The Molecular Bomb Squad

Prostate cancer research at the Center of Excellence on Urologic Disease

Picture a time bomb encased in a black box. Hundreds of small switches on the outside of the box are connected to wires on the inside. The wires, in turn, connect to the bomb’s detonator. Flip one group of switches, and the bomb explodes. Flip another set, and you’ll slow the clock’s countdown. Just as in the movies, you aren’t given any clues. Where would you begin in defusing the bomb?

This is the conundrum faced by prostate cancer researchers. When the time bomb of cancer explodes, we know that specific have been flipped, but there’s no way to peer directly into the black box to determine which sets of wires and switches have been activated.

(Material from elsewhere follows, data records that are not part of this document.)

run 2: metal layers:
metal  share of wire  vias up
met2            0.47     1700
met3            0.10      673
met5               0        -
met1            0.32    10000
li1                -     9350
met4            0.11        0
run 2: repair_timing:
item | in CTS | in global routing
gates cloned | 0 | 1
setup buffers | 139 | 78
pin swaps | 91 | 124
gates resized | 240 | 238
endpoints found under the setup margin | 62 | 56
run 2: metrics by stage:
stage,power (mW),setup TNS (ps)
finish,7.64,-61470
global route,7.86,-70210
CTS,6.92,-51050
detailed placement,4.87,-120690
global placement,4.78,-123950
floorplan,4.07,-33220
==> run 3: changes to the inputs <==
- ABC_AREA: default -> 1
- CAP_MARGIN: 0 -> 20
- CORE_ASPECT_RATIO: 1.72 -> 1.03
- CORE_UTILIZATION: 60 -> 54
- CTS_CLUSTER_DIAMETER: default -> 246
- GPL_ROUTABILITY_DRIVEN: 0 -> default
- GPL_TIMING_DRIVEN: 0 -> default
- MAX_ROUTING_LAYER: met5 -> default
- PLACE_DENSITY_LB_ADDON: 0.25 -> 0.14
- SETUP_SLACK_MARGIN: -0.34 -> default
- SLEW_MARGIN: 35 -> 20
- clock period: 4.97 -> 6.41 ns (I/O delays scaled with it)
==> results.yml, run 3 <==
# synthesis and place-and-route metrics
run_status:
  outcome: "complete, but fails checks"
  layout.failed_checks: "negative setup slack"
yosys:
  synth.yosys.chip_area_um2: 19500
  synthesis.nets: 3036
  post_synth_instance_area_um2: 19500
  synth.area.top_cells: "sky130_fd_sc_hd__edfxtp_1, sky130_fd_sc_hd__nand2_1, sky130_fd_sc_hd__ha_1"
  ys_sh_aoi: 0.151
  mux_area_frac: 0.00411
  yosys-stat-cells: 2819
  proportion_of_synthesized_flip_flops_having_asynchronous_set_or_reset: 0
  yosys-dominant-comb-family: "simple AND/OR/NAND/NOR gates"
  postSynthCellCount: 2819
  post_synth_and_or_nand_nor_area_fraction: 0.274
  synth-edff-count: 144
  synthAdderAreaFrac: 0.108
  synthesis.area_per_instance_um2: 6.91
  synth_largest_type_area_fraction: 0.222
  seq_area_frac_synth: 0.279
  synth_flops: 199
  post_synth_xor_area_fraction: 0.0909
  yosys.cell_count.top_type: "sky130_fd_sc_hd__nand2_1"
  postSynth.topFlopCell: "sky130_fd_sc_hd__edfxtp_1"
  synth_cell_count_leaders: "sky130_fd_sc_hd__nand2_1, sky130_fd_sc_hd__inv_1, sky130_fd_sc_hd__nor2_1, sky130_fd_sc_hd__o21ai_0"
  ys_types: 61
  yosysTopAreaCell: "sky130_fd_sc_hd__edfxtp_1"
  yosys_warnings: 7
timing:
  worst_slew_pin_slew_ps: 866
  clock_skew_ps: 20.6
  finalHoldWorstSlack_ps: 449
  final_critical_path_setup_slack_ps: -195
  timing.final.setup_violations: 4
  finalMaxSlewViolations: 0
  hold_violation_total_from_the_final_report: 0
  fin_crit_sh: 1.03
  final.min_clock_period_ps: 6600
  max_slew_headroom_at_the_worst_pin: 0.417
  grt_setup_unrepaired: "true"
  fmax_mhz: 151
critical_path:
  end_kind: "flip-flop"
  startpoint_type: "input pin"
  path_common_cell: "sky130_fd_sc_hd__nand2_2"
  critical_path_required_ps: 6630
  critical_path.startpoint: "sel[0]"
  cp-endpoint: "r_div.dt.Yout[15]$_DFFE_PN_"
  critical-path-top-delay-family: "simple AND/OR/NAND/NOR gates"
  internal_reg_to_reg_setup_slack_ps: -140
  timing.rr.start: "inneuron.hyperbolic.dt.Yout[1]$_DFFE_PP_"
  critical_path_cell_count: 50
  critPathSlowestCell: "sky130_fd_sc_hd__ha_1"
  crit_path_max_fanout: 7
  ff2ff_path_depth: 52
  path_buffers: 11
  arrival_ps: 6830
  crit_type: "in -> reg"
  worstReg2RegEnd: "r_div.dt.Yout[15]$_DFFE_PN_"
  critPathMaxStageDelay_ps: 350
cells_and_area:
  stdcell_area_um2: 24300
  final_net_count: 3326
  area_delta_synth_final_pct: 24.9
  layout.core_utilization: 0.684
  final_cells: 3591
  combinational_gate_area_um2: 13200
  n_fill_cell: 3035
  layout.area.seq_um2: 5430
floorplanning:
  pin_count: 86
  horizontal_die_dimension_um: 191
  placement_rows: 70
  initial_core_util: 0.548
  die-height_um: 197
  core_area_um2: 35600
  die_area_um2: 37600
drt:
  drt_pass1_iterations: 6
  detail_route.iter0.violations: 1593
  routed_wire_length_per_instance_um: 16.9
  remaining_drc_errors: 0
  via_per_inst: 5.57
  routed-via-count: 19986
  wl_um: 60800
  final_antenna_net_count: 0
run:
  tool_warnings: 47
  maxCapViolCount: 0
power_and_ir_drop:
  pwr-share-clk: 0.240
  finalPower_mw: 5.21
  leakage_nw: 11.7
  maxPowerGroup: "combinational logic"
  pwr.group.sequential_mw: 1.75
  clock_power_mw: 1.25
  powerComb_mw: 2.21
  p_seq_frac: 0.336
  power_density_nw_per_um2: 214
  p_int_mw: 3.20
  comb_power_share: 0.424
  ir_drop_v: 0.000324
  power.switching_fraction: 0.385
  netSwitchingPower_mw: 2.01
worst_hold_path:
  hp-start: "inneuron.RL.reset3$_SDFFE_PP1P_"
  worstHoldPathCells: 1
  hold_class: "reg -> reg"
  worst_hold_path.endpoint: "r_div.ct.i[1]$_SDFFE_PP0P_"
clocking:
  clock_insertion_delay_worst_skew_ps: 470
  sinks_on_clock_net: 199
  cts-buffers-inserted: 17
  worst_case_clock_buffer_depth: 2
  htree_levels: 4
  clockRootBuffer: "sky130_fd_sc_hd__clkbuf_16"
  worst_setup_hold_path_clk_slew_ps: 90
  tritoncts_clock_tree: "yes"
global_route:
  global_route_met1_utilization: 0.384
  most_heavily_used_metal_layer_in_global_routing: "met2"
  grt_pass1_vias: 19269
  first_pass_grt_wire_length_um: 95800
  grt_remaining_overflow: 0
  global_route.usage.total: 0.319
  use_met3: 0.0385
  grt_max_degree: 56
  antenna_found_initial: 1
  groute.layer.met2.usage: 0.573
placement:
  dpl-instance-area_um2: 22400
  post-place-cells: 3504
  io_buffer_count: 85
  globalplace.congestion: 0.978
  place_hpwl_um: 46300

In the world of cancer, the ‘wires’ are molecular pathways that control the cell’s day-to-day operation. The ‘switches’ are receptors that allow the cell to communicate with its surroundings. When a receptor is triggered by an element in its environment (such as a hormone that flows through the bloodstream), it sends a signal over the molecular pathways to the cell’s genetic machinery, causing the cell to grow, divide or die. In normal cells, these receptors and pathways operate like finely tuned machines. But in cancer, cells behave as if switches were flipped indiscriminately on the surface of the black box. This ‘signaling gone haywire’ is one reason why cancer cells grow out of control.

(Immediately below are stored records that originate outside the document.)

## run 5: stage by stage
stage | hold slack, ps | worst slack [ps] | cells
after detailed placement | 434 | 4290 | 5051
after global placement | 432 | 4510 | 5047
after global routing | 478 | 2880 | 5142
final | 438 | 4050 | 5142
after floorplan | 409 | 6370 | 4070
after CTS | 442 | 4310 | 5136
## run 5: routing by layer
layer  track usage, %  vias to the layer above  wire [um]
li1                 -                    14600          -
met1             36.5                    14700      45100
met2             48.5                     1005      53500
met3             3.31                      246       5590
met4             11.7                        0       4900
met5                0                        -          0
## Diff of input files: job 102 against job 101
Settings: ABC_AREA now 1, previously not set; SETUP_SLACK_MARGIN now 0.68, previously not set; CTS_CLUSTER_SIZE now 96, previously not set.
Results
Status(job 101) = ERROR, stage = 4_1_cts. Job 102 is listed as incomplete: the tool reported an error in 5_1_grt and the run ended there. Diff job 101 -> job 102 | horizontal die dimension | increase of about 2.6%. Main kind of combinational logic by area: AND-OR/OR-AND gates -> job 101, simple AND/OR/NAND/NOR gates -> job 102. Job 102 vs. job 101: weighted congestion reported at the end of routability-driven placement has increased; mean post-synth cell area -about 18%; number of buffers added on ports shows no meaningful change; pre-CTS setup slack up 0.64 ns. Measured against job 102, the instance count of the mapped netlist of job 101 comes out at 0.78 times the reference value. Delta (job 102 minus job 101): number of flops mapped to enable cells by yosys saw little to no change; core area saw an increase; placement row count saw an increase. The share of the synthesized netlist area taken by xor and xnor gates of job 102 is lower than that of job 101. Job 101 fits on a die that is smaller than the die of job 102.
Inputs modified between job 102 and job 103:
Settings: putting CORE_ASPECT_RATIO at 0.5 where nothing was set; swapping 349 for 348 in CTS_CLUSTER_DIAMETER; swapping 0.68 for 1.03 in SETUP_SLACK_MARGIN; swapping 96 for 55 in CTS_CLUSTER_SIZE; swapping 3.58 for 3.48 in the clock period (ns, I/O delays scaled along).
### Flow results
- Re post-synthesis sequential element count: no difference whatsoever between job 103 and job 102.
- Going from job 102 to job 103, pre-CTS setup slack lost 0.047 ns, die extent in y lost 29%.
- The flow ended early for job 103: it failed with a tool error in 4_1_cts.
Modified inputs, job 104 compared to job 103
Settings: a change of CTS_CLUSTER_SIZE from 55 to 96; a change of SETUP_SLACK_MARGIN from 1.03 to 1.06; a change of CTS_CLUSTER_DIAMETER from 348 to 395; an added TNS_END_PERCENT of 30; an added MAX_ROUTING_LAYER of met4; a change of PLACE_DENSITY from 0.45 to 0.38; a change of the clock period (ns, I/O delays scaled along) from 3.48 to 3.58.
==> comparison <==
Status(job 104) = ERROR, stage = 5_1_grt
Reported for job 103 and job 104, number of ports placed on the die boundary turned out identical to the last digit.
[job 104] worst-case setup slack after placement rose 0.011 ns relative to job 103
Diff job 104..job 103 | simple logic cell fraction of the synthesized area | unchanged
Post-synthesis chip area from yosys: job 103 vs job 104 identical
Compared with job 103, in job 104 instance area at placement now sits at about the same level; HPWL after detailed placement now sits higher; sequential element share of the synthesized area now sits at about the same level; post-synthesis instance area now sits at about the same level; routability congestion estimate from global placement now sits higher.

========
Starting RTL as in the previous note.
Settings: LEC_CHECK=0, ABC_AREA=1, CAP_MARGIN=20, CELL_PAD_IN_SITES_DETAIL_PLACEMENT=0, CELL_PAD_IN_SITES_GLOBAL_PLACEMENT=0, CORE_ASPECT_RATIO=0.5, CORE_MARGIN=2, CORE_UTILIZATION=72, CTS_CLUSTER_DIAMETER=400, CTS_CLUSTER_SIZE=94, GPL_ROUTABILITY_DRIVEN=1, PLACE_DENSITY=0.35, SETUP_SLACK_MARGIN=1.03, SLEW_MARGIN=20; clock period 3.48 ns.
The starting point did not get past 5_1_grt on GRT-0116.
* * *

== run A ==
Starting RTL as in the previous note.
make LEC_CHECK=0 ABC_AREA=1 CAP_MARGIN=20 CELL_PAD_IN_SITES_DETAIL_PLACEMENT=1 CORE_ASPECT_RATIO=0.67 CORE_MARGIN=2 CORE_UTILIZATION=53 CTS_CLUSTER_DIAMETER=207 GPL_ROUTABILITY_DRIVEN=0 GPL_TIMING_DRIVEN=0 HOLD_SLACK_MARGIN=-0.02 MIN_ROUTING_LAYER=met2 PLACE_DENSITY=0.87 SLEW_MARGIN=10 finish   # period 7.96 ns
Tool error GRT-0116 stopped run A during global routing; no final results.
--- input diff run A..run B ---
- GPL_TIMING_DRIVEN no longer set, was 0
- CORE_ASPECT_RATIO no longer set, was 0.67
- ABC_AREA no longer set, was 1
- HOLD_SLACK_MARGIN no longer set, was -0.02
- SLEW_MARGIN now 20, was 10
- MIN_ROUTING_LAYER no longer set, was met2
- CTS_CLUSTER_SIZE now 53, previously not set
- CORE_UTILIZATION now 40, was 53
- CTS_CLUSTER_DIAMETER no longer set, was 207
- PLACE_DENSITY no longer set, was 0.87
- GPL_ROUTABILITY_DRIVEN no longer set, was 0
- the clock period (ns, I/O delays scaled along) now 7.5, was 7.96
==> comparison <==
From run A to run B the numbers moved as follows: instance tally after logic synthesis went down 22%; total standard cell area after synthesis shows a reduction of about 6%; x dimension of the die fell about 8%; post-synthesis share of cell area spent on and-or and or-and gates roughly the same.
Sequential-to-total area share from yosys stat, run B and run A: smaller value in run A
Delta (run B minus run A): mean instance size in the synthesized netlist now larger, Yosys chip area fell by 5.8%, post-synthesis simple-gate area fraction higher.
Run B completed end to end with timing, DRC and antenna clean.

Cancer researchers must find creative ways to indirectly examine the wires and switches in cancer cells. Two of those scientists at NYU School of Medicine are Dr. Michael Garabedian, Associate Professor of Microbiology and Urology, and Dr. Susan Logan, Assistant Professor of Urology and Pharmacology. Garabedian and Logan lead the Androgen Receptor Working Group at the Center of Excellence on Urologic Disease at NYU Langone Medical Center.

Garabedian has studied hormone receptors for many years. When Dr. Samir Taneja joined the Department of Urology in 1996, the two developed an interest in the androgen receptor, which is of critical importance in prostate cancer. In healthy men, the androgen receptor responds to the male sex hormone testosterone, resulting in the development of male physical characteristics. But in prostate cancer, the androgen receptor signaling mechanism is disrupted.

By experimentally cutting different wires or flipping different switches—in other words, methodically shutting down or activating molecular pathways and receptors—the group discovered a molecule they dubbed ART-27.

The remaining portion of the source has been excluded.